Procedure code J7327 replaces J3490 when billing for MONOVISC™

Description:
Hyaluronan or derivative, monovisc, for intra-articular injection, per dose

All services from Feb. 25, 2014, through Dec. 31, 2014 will continue to be reported with code J3490. Services on and after Jan. 1, 2015, must be reported with procedure code J7327.

Monovisc™ has been established as safe and effective for its FDA-approved indication:  Monovisc is indicated for the treatment of pain in osteoarthritis of the knee in patients who have failed to respond adequately to conservative non-pharmacologic therapy or simple analgesics (e.g., acetaminophen).
 
Monovisc is injected intra-articularly (directly into affected knee joints) to help restore lubrication and cushioning.
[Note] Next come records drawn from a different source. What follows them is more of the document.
<file path="src/rtl/dslope_pkg.sv">
package dslope_pkg;
  typedef enum logic [1:0] {
    PH_AZ    = 2'd0,
    PH_SIG   = 2'd1,
    PH_DEINT = 2'd2,
    PH_HOLD  = 2'd3
  } phase_e;
endpackage

</file>
<file path="src/rtl/dslope_timer.sv">
module dslope_timer #(
  parameter int CW = 11
) (
  input  logic          clk,
  input  logic          rst_n,
  input  logic          clr,
  input  logic          en,
  output logic [CW-1:0] q
);
  logic [CW-1:0] q_nxt;

  always_comb begin
    q_nxt = q;
    if (clr)     q_nxt = '0;
    else if (en) q_nxt = q + CW'(1);
  end

  always_ff @(posedge clk or negedge rst_n) begin
    if (!rst_n) q <= '0;
    else        q <= q_nxt;
  end
endmodule

</file>
<file path="src/rtl/dslope_fsm.sv">
module dslope_fsm
  import dslope_pkg::*;
#(
  parameter int AZ_LEN    = 1000,
  parameter int SIG_LEN   = 1000,
  parameter int MAX_DEINT = 2000,
  parameter int CW        = 11
) (
  input  logic          clk,
  input  logic          rst_n,
  input  logic          start,
  input  logic          free_run,
  input  logic          cmp,
  input  logic [CW-1:0] cnt,
  output phase_e        phase,
  output logic          pol,
  output logic          cnt_clr,
  output logic          cnt_en,
  output logic          fin,
  output logic          fin_ovr
);
  localparam logic [CW-1:0] AZ_LAST  = CW'(AZ_LEN - 1);
  localparam logic [CW-1:0] SIG_LAST = CW'(SIG_LEN - 1);
  localparam logic [CW-1:0] DE_LAST  = CW'(MAX_DEINT - 1);

  phase_e phase_nxt;
  logic   pol_nxt;
  logic   pol_ld;

  always_comb begin
    phase_nxt = phase;
    cnt_clr   = 1'b0;
    cnt_en    = 1'b0;
    pol_ld    = 1'b0;
    fin       = 1'b0;
    fin_ovr   = 1'b0;
    unique case (phase)
      PH_AZ: begin
        if (cnt == AZ_LAST) begin
          phase_nxt = PH_SIG;
          cnt_clr   = 1'b1;
        end else begin
          cnt_en = 1'b1;
        end
      end
      PH_SIG: begin
        if (cnt == SIG_LAST) begin
          phase_nxt = PH_DEINT;
          cnt_clr   = 1'b1;
          pol_ld    = 1'b1;
        end else begin
          cnt_en = 1'b1;
        end
      end
      PH_DEINT: begin
        if (cmp != pol) begin
          fin = 1'b1;
        end else if (cnt == DE_LAST) begin
          fin     = 1'b1;
          fin_ovr = 1'b1;
        end else begin
          cnt_en = 1'b1;
        end
        if (fin) begin
          phase_nxt = free_run ? PH_AZ : PH_HOLD;
          cnt_clr   = 1'b1;
        end
      end
      PH_HOLD: begin
        if (start) begin
          phase_nxt = PH_AZ;
          cnt_clr   = 1'b1;
        end
      end
      default: begin
        phase_nxt = PH_AZ;
        cnt_clr   = 1'b1;
      end
    endcase
  end

  always_comb begin
    pol_nxt = pol;
    if (pol_ld) pol_nxt = cmp;
  end

  always_ff @(posedge clk or negedge rst_n) begin
    if (!rst_n) begin
      phase <= PH_AZ;
      pol   <= 1'b0;
    end else begin
      phase <= phase_nxt;
      pol   <= pol_nxt;
    end
  end
endmodule

</file>
<file path="src/rtl/dslope_result.sv">
module dslope_result #(
  parameter int MAX_DEINT = 2000,
  parameter int CW        = 11,
  parameter int RW        = 11
) (
  input  logic          clk,
  input  logic          rst_n,
  input  logic          fin,
  input  logic          fin_ovr,
  input  logic          pol,
  input  logic [CW-1:0] cnt,
  output logic [RW-1:0] result,
  output logic          sign,
  output logic          overrange,
  output logic          done
);
  localparam logic [RW-1:0] SAT = RW'(MAX_DEINT);

  logic [RW-1:0] result_nxt;
  logic          sign_nxt;
  logic          ovr_nxt;

  always_comb begin
    result_nxt = result;
    sign_nxt   = sign;
    ovr_nxt    = overrange;
    if (fin) begin
      result_nxt = fin_ovr ? SAT : RW'(cnt);
      sign_nxt   = pol;
      ovr_nxt    = fin_ovr;
    end
  end

  always_ff @(posedge clk or negedge rst_n) begin
    if (!rst_n) begin
      result    <= '0;
      sign      <= 1'b0;
      overrange <= 1'b0;
      done      <= 1'b0;
    end else begin
      result    <= result_nxt;
      sign      <= sign_nxt;
      overrange <= ovr_nxt;
      done      <= fin;
    end
  end
endmodule

</file>
<file path="src/rtl/dslope_seq.sv">
module dslope_seq
  import dslope_pkg::*;
#(
  parameter int AZ_LEN    = 1000,
  parameter int SIG_LEN   = 1000,
  parameter int MAX_DEINT = 2000,
  localparam int RW       = $clog2(MAX_DEINT + 1)
) (
  input  logic          clk,
  input  logic          rst_n,
  input  logic          start,
  input  logic          free_run,
  input  logic          cmp,
  output logic          sw_az,
  output logic          sw_sig,
  output logic          sw_ref,
  output logic          ref_neg,
  output logic [RW-1:0] result,
  output logic          sign,
  output logic          overrange,
  output logic          done
);
  localparam int LEN_A   = (AZ_LEN > SIG_LEN) ? AZ_LEN : SIG_LEN;
  localparam int LONGEST = (LEN_A > MAX_DEINT) ? LEN_A : MAX_DEINT;
  localparam int CW      = $clog2(LONGEST + 1);

  phase_e        phase;
  logic          pol;
  logic          cnt_clr;
  logic          cnt_en;
  logic          fin;
  logic          fin_ovr;
  logic [CW-1:0] cnt;

  dslope_timer #(.CW(CW)) u_timer (
    .clk   (clk),
    .rst_n (rst_n),
    .clr   (cnt_clr),
    .en    (cnt_en),
    .q     (cnt)
  );

  dslope_fsm #(
    .AZ_LEN    (AZ_LEN),
    .SIG_LEN   (SIG_LEN),
    .MAX_DEINT (MAX_DEINT),
    .CW        (CW)
  ) u_fsm (
    .clk      (clk),
    .rst_n    (rst_n),
    .start    (start),
    .free_run (free_run),
    .cmp      (cmp),
    .cnt      (cnt),
    .phase    (phase),
    .pol      (pol),
    .cnt_clr  (cnt_clr),
    .cnt_en   (cnt_en),
    .fin      (fin),
    .fin_ovr  (fin_ovr)
  );

  dslope_result #(
    .MAX_DEINT (MAX_DEINT),
    .CW        (CW),
    .RW        (RW)
  ) u_result (
    .clk       (clk),
    .rst_n     (rst_n),
    .fin       (fin),
    .fin_ovr   (fin_ovr),
    .pol       (pol),
    .cnt       (cnt),
    .result    (result),
    .sign      (sign),
    .overrange (overrange),
    .done      (done)
  );

  // the hold phase keeps the integrator shorted, like auto-zero
  assign sw_az   = (phase == PH_AZ) || (phase == PH_HOLD);
  assign sw_sig  = (phase == PH_SIG);
  assign sw_ref  = (phase == PH_DEINT);
  assign ref_neg = pol;
endmodule

</file>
Unlike most other products of its type, however, Monovisc is given in one injection, rather than a series of three or four weekly injections.

It is supplied in a 5.0 mL syringe containing 4.0 mL of Monovisc The contents of the syringe are sterile, non-pyrogenic and non-inflammatory.
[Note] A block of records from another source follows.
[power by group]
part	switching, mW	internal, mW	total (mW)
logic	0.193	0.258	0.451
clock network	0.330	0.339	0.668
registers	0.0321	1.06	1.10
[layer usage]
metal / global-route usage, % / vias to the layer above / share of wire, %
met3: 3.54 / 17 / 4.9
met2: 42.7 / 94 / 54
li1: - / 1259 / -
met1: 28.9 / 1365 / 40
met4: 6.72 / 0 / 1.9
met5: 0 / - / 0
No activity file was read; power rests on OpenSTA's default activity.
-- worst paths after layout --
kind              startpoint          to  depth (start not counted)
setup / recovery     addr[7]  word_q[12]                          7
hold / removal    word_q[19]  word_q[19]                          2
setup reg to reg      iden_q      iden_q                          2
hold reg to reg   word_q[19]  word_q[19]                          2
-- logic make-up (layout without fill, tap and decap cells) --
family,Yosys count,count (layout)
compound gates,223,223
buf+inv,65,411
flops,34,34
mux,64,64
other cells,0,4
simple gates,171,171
`src/rtl/nand_wguard.sv`:
```
module nand_wguard #(
  parameter int BLK_W = 16
) (
  input  logic             clk,
  input  logic             rst_n,
  input  logic             wake,
  input  logic             cfg_wr,
  input  logic [1:0]       cfg_sel,
  input  logic [BLK_W-1:0] cfg_wdata,
  input  logic             cmd_vld,
  input  logic [1:0]       cmd_kind,
  input  logic [BLK_W-1:0] cmd_blk,
  output logic             issue,
  output logic [1:0]       issue_kind,
  output logic [BLK_W-1:0] issue_blk,
  output logic             drop,
  output logic             soft_lock,
  output logic             tight_lock,
  output logic [BLK_W-1:0] win_start,
  output logic [BLK_W-1:0] win_end,
  output logic             illegal,
  output logic             irq
);

  logic irq_en;

  wire is_write = (cmd_kind == 2'b01) || (cmd_kind == 2'b10);
  wire locked   = soft_lock | tight_lock;
  wire in_win   = (cmd_blk >= win_start) && (cmd_blk < win_end);
  wire allow    = !is_write || !locked || in_win;

  wire wr_ctrl  = cfg_wr && (cfg_sel == 2'd0);
  wire wr_start = cfg_wr && (cfg_sel == 2'd1);
  wire wr_end   = cfg_wr && (cfg_sel == 2'd2);
  wire wr_stat  = cfg_wr && (cfg_sel == 2'd3);

  always_ff @(posedge clk or negedge rst_n) begin
    if (!rst_n) begin
      soft_lock  <= 1'b1;
      tight_lock <= 1'b0;
      irq_en     <= 1'b0;
      win_start  <= '0;
      win_end    <= '0;
    end else begin
      if (wr_ctrl) begin
        soft_lock <= cfg_wdata[0];
        irq_en    <= cfg_wdata[2];
      end
      if (wake)
        tight_lock <= 1'b0;
      else if (wr_ctrl && cfg_wdata[1])
        tight_lock <= 1'b1;
      if (wr_start) win_start <= cfg_wdata;
      if (wr_end)   win_end   <= cfg_wdata;
    end
  end

  always_ff @(posedge clk or negedge rst_n) begin
    if (!rst_n) begin
      issue      <= 1'b0;
      drop       <= 1'b0;
      issue_kind <= '0;
      issue_blk  <= '0;
      illegal    <= 1'b0;
    end else begin
      issue <= cmd_vld && allow;
      drop  <= cmd_vld && !allow;
      if (cmd_vld && allow) begin
        issue_kind <= cmd_kind;
        issue_blk  <= cmd_blk;
      end
      if (cmd_vld && !allow)
        illegal <= 1'b1;
      else if (wr_stat && cfg_wdata[0])
        illegal <= 1'b0;
    end
  end

  assign irq = illegal & irq_en;


  tight_sticky_chk: assert property (@(posedge clk) disable iff (!rst_n)
    tight_lock && !wake |=> tight_lock);


  one_outcome_chk: assert property (@(posedge clk) disable iff (!rst_n)
    !(issue && drop));


  strobe_outcome_chk: assert property (@(posedge clk) disable iff (!rst_n)
    cmd_vld |=> (issue || drop));


  no_strobe_chk: assert property (@(posedge clk) disable iff (!rst_n)
    !cmd_vld |=> !(issue || drop));


  drop_flags_chk: assert property (@(posedge clk) disable iff (!rst_n)
    drop |-> illegal);


  irq_needs_flag_chk: assert property (@(posedge clk) disable iff (!rst_n)
    irq |-> illegal);


  read_passes_chk: assert property (@(posedge clk) disable iff (!rst_n)
    cmd_vld && !is_write |=> issue);

endmodule

```
`config.mk`:
```
export PLATFORM = sky130hd
export DESIGN_NAME = nand_wguard
export DESIGN_NICKNAME = d
export VERILOG_FILES = /design/src/rtl/nand_wguard.sv
export SDC_FILE = /design/constraint.sdc
export NUM_CORES = 1
export LEC_CHECK = 0
export BUFFER_PORTS_ARGS = -buffer_cell sky130_fd_sc_hd__clkbuf_2
export CAP_MARGIN = 20
export CORE_MARGIN = 2
export CORE_UTILIZATION = 52
export CTS_CLUSTER_DIAMETER = 60
export CTS_CLUSTER_SIZE = 24
export DETAILED_ROUTE_END_ITERATION = 16
export MAX_ROUTING_LAYER = met4
export PLACE_DENSITY = 0.78
export SLEW_MARGIN = 20
export SYNTH_ARGS = -nofsm -noshare
export SYNTH_HDL_FRONTEND = slang
export SYNTH_SLANG_ARGS = --single-unit
```
`constraint.sdc`:
```
create_clock -name clk -period 2.7 [get_ports clk]
set_input_delay 0 -clock clk [delete_from_list [all_inputs] [get_ports clk]]
set_output_delay 0 -clock clk [all_outputs]
set_load 0.005 [all_outputs]
```
==> results of run 1 <==
## Yosys cell counts, types with 2 or more instances
| master | number | area (µm²) |
|---|---|---|
| a311o_1 | 18 | 180 |
| and4_1 | 5 | 43.8 |
| nand2_1 | 21 | 78.8 |
| clkbuf_1 | 11 | 41.3 |
| and2_1 | 2 | 12.5 |
| nand2b_1 | 2 | 12.5 |
| dfrtp_1 | 55 | 1380 |
| nor3_1 | 18 | 90.1 |
| nand3_1 | 2 | 10.0 |
| ha_1 | 31 | 388 |
| and3_1 | 2 | 12.5 |
| mux2_2 | 34 | 383 |
| o22ai_1 | 19 | 119 |
| nand4_1 | 3 | 18.8 |
| o21ai_0 | 4 | 20.0 |
| o21a_1 | 3 | 22.5 |
| a21oi_1 | 6 | 30.0 |
| nand3b_1 | 2 | 15.0 |
| buf_6 | 2 | 22.5 |
| nor2_1 | 2 | 7.51 |
| inv_1 | 49 | 184 |
## cells by family after synthesis
logic type                 count (synthesis)  share of synthesized area (%)
adders and majority gates                 31                           11.9
and+or+nand+nor                           64                           10.4
muxes                                     34                           11.7
AOI/OAI and AO/OA                         63                           15.1
buffers and inverters                     63                           7.75
DFF                                       56                           43.0
## power by group
group	switching (µW)	total [µW]	internal [µW]
Sequential	151	1180	1030
Combinational	481	959	478
Clock	260	470	210
Total	892	2610	1720
## registers in the layout, summed over array words and instances, names as in the netlist
name	count
drop	1
illegal	1
irq_en	1
issue	1
issue_blk	16
issue_kind	2
soft_lock	1
tight_lock	1
win_end	16
win_start	16
## metrics by stage
step	std cells	cell area [µm²]	power [µW]	hold WS [ps]
2_1_floorplan	311	3260	1730	-296
3_3_place_gp	473	3810	2090	130
3_5_place_dp	473	3810	2140	126
4_1_cts	500	4090	2630	51.0
5_1_grt	500	4090	2800	64.6
6_report	500	4090	2610	62.3
## critical path: stages (launching register included)
cell and delay [ps]:
dfrtp_1 370, inv_1 50, ha_1 260, a2111oi_0 480, or3_1 210, nand3_2 210, or2_4 420, a311o_1 390
## how the worst max path moves through the flow
stage,from,end,slack [ps],cells after the start
5_1_grt,win_end[1]$_DFFE_PN0P_,issue_blk[0]$_DFFE_PN0P_,40,7
6_report,win_end[1]$_DFFE_PN0P_,issue_kind[0]$_DFFE_PN0P_,210,7
2_1_floorplan,win_end[6]$_DFFE_PN0P_,issue_blk[7]$_DFFE_PN0P_,320,9
3_5_place_dp,win_end[1]$_DFFE_PN0P_,issue_blk[0]$_DFFE_PN0P_,260,7
4_1_cts,win_end[1]$_DFFE_PN0P_,issue_blk[0]$_DFFE_PN0P_,230,7
3_3_place_gp,win_end[1]$_DFFE_PN0P_,issue_blk[10]$_DFFE_PN0P_,310,7
## metal layers
| metal | part of all wire [%] | global-route usage, % | vias to the layer above |
|---|---|---|---|
| li1 | - | - | 1360 |
| met1 | 43 | 31.5 | 1372 |
| met2 | 50 | 40.7 | 80 |
| met3 | 4.5 | 4.17 | 11 |
| met4 | 1.7 | 6.86 | 0 |
| met5 | 0 | - | - |
## layout make-up
| class | count | area, µm² | area share, % |
|---|---|---|---|
| multi-input combinational | 192 | 1610 | 39.3 |
| sequential | 56 | 1400 | 34.3 |
| timing repair buffer | 120 | 708 | 17.3 |
| inverter | 49 | 184 | 4.50 |
| tap | 75 | 93.8 | 2.30 |
| clock buffer | 8 | 90.1 | 2.20 |
## timing repair
action / in CTS / in global routing
hold buffers: 19 / 0
resized for setup: 0 / 0
hold endpoints to repair: 66 / 0
==> results.json, run 1 <==
{
  "cts-htree-levels": 2,
  "p_leak_uw": 0.00209,
  "cap_violations": 0,
  "clk_latency_ps": 310,
  "grt_max_degree": 40,
  "synth_edf_count": 0,
  "area_growth_pct": 25.4,
  "power_density_nw_per_um2": 638,
  "path_clk_slew_ps": 90,
  "status": "finished clean",
  "r2r-start": "win_end[1]$_DFFE_PN0P_",
  "yosysUniqueCellTypes": 41,
  "die_h_um": 83.2,
  "drt_iter0_drc": 253,
  "grt_usage_pct": 24.6,
  "r2r_cells": 7,
  "core-area_um2": 5990,
  "worst_slew_pin_slew_ps": 947,
  "hold_viol_final": 0,
  "routabilityCongestion": 0.794,
  "port_buffers": 96,
  "irDropWorstVdd_uv": 392,
  "setup-violations-final": 0,
  "rows": 28,
  "arrival_ps": 2690,
  "cts_buffer_depth": 2,
  "min-delay-start": "cfg_sel[1]",
  "required_ps": 2900,
  "first_pass_iters": 4,
  "ant_nets": 0,
  "dp_slack_ps": 257,
  "post-route-period-util_pct": 92.3,
  "async_reset_ff_share_pct": 100,
  "maxSlewViolCount": 0,
  "r2r_end": "issue_kind[0]$_DFFE_PN0P_",
  "syn_nets": 383,
  "worstSetupPathType": "flip-flop to flip-flop",
  "final_util_pct": 68.2,
  "grt_first_pass_wirelength_mm": 13.6,
  "fin_tns_setup_ps": 0,
  "synth-seq-cells": 56,
  "grt_pass1_vias": 2843,
  "cts_tree": "built",
  "wl_per_cell_um": 16.2,
  "min_period_ps": 2490,
  "drive_above_1_share_pct": 34.8,
  "cts_setup_buffers": 0,
  "skew_ps": 7.94,
  "most-common-layout-cells": "clkbuf_2 (96), dfrtp_1 (55), inv_1 (49), mux2_2 (34), ha_1 (31)",
  "start_kind": "flip-flop",
  "rrSetupSlack_ps": 210,
  "die_area_um2": 6920,
  "relSlewSlack_pct": 36.6,
  "clockRootBuffer": "clkbuf_8",
  "avgSynthCellArea_um2": 10.5,
  "start_util_pct": 54.4,
  "max_freq_ghz": 0.401,
  "insertedDiodeCount": 0,
  "antenna_found_initial": 0,
  "avgViaCountPerCell": 5.65,
  "rsz0062_at_grt": "false",
  "die_w_um": 83.2,
  "ys_seq_area_share_pct": 43.0,
  "synth_top_flop_cell": "dfrtp_1",
  "route.detailed.drc": 0,
  "hold_depth": 3,
  "setup_ws_ps": 207,
  "nets": 496,
  "holdPathEnd": "illegal$_DFFE_PN0P_",
  "cts.sinks": 56,
  "cp_max_fo": 21,
  "synth_area_um2": 3260,
  "fillers": 474,
  "io_pins": 97,
  "cp-end-kind": "flip-flop",
  "grt_overflow_total": 0,
  "final_common_cell": "clkbuf_2",
  "num_vias": 2823,
  "numCtsBuffers": 5,
  "hpwlAfterDp_mm": 5.92,
  "netlist_instances": 311,
  "hold_class": "input pin to flip-flop",
  "yosys_warnings": 0,
  "drt_wl_total_mm": 8.10
}
Note: power is estimated with default switching activity, not from simulation.
==> run 2, diff against run 1 <==
--- a/config.mk
+++ b/config.mk
@@ -6,7 +6,7 @@
 export NUM_CORES = 1
 export LEC_CHECK = 0
 export BUFFER_PORTS_ARGS = -buffer_cell sky130_fd_sc_hd__clkbuf_2
-export CAP_MARGIN = 20
+export CORE_ASPECT_RATIO = 0.6
 export CORE_MARGIN = 2
 export CORE_UTILIZATION = 52
 export CTS_CLUSTER_DIAMETER = 60
==> run 2 against run 1 <==
  * Count of clock-buffer cells in the layout decreased by 1
  * Setup slack better by 31 ps
  * Sequential share of layout area decreased by 0.084 points
  * Wire length increased by 2.8%
  * Clock power up 7.7%
  * Die area grew 0.30%
  * Worst hold slack lost 36 ps
  * Via count rose by 0.85%
  * Total power increased by 1.7%
  * Critical path depth unchanged
  * Register-to-register slack better by 30 ps
  * Critical path type unchanged
  * Critical endpoint is now issue_blk[3]$_DFFE_PN0P_
==> results.json, run 2 (same netlist as run 1, synthesis figures left out) <==
{
  "status": "finished clean",
  "antenna_found_initial": 0,
  "cts.sinks": 56,
  "io_pins": 97,
  "ant_nets": 0,
  "grt_overflow_total": 0,
  "numCtsBuffers": 5,
  "cts_setup_buffers": 0,
  "hold_class": "input pin to flip-flop",
  "insertedDiodeCount": 0,
  "clkPwrFrac_pct": 19.1,
  "grt_first_pass_wirelength_mm": 13.3,
  "hpwlAfterDp_mm": 6.08,
  "multi_input_area_um2": 1610,
  "switchingPower_uw": 918,
  "nets": 495,
  "start_util_pct": 53.6,
  "dp_cells": 481,
  "clk_latency_ps": 310,
  "internal_power_uw": 1740,
  "largestRegisters": "issue_blk (16), win_end (16), win_start (16)",
  "hold_viol_final": 0,
  "cap_violations": 0,
  "drt_iter0_drc": 180,
  "cts_hold_buffers": 19,
  "cts-htree-levels": 2,
  "dp_slack_ps": 231,
  "cp-end-kind": "flip-flop",
  "irDropWorstVdd_uv": 288,
  "final_common_cell": "clkbuf_2",
  "rsz0062_at_grt": "false",
  "fin_tns_setup_ps": 0,
  "rows": 22,
  "worstSetupPathType": "flip-flop to flip-flop",
  "regArea_um2": 1400,
  "num_vias": 2847,
  "dr_wl_met2_mm": 3.60,
  "route.detailed.drc": 0,
  "routabilityCongestion": 0.854,
  "final_util_pct": 67.3,
  "cp_max_fo": 21,
  "avgViaCountPerCell": 5.62,
  "cpPeakStageDelay_ps": 430,
  "most-common-layout-cells": "clkbuf_2 (96), dfrtp_1 (55), inv_1 (49), mux2_2 (34), ha_1 (31)",
  "cts_buffer_depth": 2,
  "worst_slew_pin_slew_ps": 957,
  "wl_met3_um": 546,
  "setup-violations-final": 0,
  "clockRootBuffer": "clkbuf_8",
  "combPwrFrac_pct": 36.3,
  "skew_ps": 6.27,
  "drt_wl_total_mm": 8.32,
  "cts_resized": 0,
  "cts_tree": "built",
  "path_cells": "inv_1 > ha_1 > a2111oi_0 > or3_1 > nand3_2 > or2_4 > a311o_1",
  "drt-met1-wl_mm": 4.12,
  "setup_ws_ps": 238,
  "fillers": 468,
  "drive_above_1_share_pct": 35.0,
  "grt_max_degree": 40,
  "grt_usage_pct": 25.0,
  "die_h_um": 65.3,
  "post-route-period-util_pct": 91.2,
  "max_freq_ghz": 0.406,
  "sequentialPowerShare_pct": 44.7,
  "wl_per_cell_um": 16.4,
  "p_leak_uw": 0.00209,
  "core-area_um2": 6080,
  "first_pass_iters": 5,
  "relSlewSlack_pct": 36.0,
  "power_density_nw_per_um2": 648,
  "port_buffers": 96,
  "start_kind": "flip-flop",
  "stdcell_count": 507,
  "die_area_um2": 6940,
  "arrival_ps": 2660,
  "path_clk_slew_ps": 100,
  "die_w_um": 106,
  "required_ps": 2900,
  "routed.top_layer": "met4",
  "maxSlewViolCount": 0,
  "grt_pass1_vias": 2696,
  "area_growth_pct": 25.7,
  "sw_frac_of_total_pct": 34.6,
  "min_period_ps": 2460,
  "crit_slowest_cell": "or2_4"
}
[run 2: cell types whose count changed in the layout (fill, tap and decap cells not counted)]
cell,change
buf_4,-1
clkbuf_1,-2
clkbuf_8,+1
[run 2: final cells by class]
cell class | count | share of cell area, %
tap | 84 | 2.57
sequential | 56 | 34.2
clock buffer | 7 | 2.35
timing repair buffer | 119 | 17.1
multi-input combinational | 192 | 39.2
inverter | 49 | 4.49
[run 2: power groups by stage]
| stage | clock (µW) | combinational [µW] | sequential, µW |
|---|---|---|---|
| after floorplan | 0 | 550 | 1180 |
| after global placement | 0 | 902 | 1190 |
| after detailed placement | 0 | 938 | 1200 |
| after CTS | 509 | 962 | 1180 |
| after global routing | 543 | 1080 | 1210 |
| final | 506 | 963 | 1190 |
[run 2: routing by layer]
layer  GRT usage [%]  up-vias
met4            3.62        0
met5               -        -
met2            38.1      100
li1                -     1351
met3            3.57        7
met1            36.4     1389
[run 2: worst paths after layout]
path / depth (start not counted) / slack (ps) / to / start
worst min-delay path: 3 / 30 / illegal$_DFFE_PN0P_ / cfg_sel[1]
worst max register to register: 7 / 240 / issue_blk[3]$_DFFE_PN0P_ / win_end[1]$_DFFE_PN0P_
max in group asynchronous: 3 / 1520 / win_end[7]$_DFFE_PN0P_ / rst_n
min in group asynchronous: 2 / 360 / issue$_DFF_PN0_ / rst_n
worst min register to register: 1 / 510 / irq_en$_DFFE_PN0P_ / irq_en$_DFFE_PN0P_
worst max-delay path: 7 / 240 / issue_blk[3]$_DFFE_PN0P_ / win_end[1]$_DFFE_PN0P_
[run 2: worst max-delay path, delay by kind of cell (launching register included)]
family	cells	cell delay [ps]
and+or+nand+nor	3	850
AOI/OAI and AO/OA	2	800
DFF	1	380
adders and majority gates	1	260
buffers and inverters	1	50
[run 2: through the flow]
step / hold slack, ps / total power [µW] / cell area, µm²
global placement: 152 / 2090 / 3810
floorplan: -296 / 1730 / 3260
global route: 38.5 / 2830 / 4100
CTS: 20.8 / 2650 / 4100
detailed placement: 167 / 2140 / 3810
finish: 26.7 / 2650 / 4100
[src/rtl/hu_pkg.sv]
package hu_pkg;
  localparam int unsigned SEL_W = 2;

  typedef enum logic [SEL_W-1:0] {
    FWD_RF  = 2'b00,
    FWD_MEM = 2'b01,
    FWD_WB  = 2'b10
  } fwd_src_e;
endpackage

[src/rtl/hu_match.sv]
// One producer/consumer comparison: a used source against a writing,
// nonzero destination.
module hu_match #(
  parameter int unsigned IDX_W = 5
) (
  input  logic [IDX_W-1:0] src,
  input  logic             src_used,
  input  logic [IDX_W-1:0] dst,
  input  logic             dst_wr,
  output logic             hit
);
  logic dst_live;

  always_comb begin
    dst_live = dst_wr && (dst != '0);
    hit      = src_used && dst_live && (dst == src);
  end
endmodule
==> config.mk <==
export PLATFORM = sky130hd
export DESIGN_NAME = gpio_bank
export DESIGN_NICKNAME = d
export VERILOG_FILES = /design/src/rtl/gpb_pkg.sv /design/src/rtl/gpb_sync.sv /design/src/rtl/gpb_regs.sv /design/src/rtl/gpb_rdmux.sv /design/src/rtl/gpio_bank.sv
export SDC_FILE = /design/constraint.sdc
export NUM_CORES = 1
export LEC_CHECK = 0
export BUFFER_PORTS_ARGS = -buffer_cell sky130_fd_sc_hd__buf_2
export CAP_MARGIN = 25
export CORE_ASPECT_RATIO = 0.6
export CORE_MARGIN = 5
export CORE_UTILIZATION = 25
export DETAILED_ROUTE_END_ITERATION = 7
export GPL_ROUTABILITY_DRIVEN = 0
export SKIP_LAST_GASP = 1
export SYNTH_ARGS = -nofsm -noshare
export SYNTH_HDL_FRONTEND = slang
export SYNTH_SLANG_ARGS = --single-unit
export TNS_END_PERCENT = 100
==> constraint.sdc <==
create_clock -name clk_i -period 1.3 [get_ports clk_i]
set_input_delay 0.195 -clock clk_i [delete_from_list [all_inputs] [get_ports clk_i]]
set_output_delay 0.195 -clock clk_i [all_outputs]
set_load 0.005 [all_outputs]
If billed as an injection this is approved for Ford salary, GM/Delphi salary and Chrysler non-bargaining unit segments.

When billed as POIT, this is approved for all auto (hourly and salaried segments) and URMBT. Exclude Ford BPP; coverage is not allowed for infusion therapy in the office setting.

When reported as OPIV therapy in the outpatient department of a hospital, this is approved for all auto (hourly and salaried segments) and URMBT.

Procedure code A9606 replaces A9699 when billing for Xofigo^® (radium Ra 223 dichloride)

All services from May 15, 2013, through Dec. 31, 2014, will continue to be reported with A9699. Services on or after Jan. 1, 2015, must be reported with the appropriate procedure code.

Xofigo is indicated for the treatment of patients with castration-resistant prostate cancer, symptomatic bone metastases and no known visceral metastatic disease.

The recommended dose and schedule for Xofigo is 50 kBq/kg (1.35 microcuries/kg) administered by slow intravenous injection over one minute every four weeks for six doses.

Procedure code G0277 replaces C-1300 when billing for hyperbaric oxygen full-body chamber

All services from Oct. 1, 2013, through Dec. 31, 2014, will continue to be reported with C1300. Services on or after Jan. 1, 2015, must be reported with the appropriate procedure code.

CMS established four new modifiers – XE, XP, XS and XU, effective Jan.1, 2015

CMS established four new Healthcare Common Procedure Coding System modifiers defined as subsets of the 59 modifier.

Effective Jan. 1, 2015, Blue Cross Blue Shield of Michigan will accept the new modifiers: XE, XP, XS and XU. We are expecting CMS to publish additional guidance on selective editing of these new modifiers, along with any restrictions for reporting modifier 59. At that time, we’ll publish an update regarding BCBSM editing of these modifiers.

Until modifier 59 is given additional restrictions for its use, we’ll continue to edit -59 as it does today; along with modifiers XE, XP, XS and XU.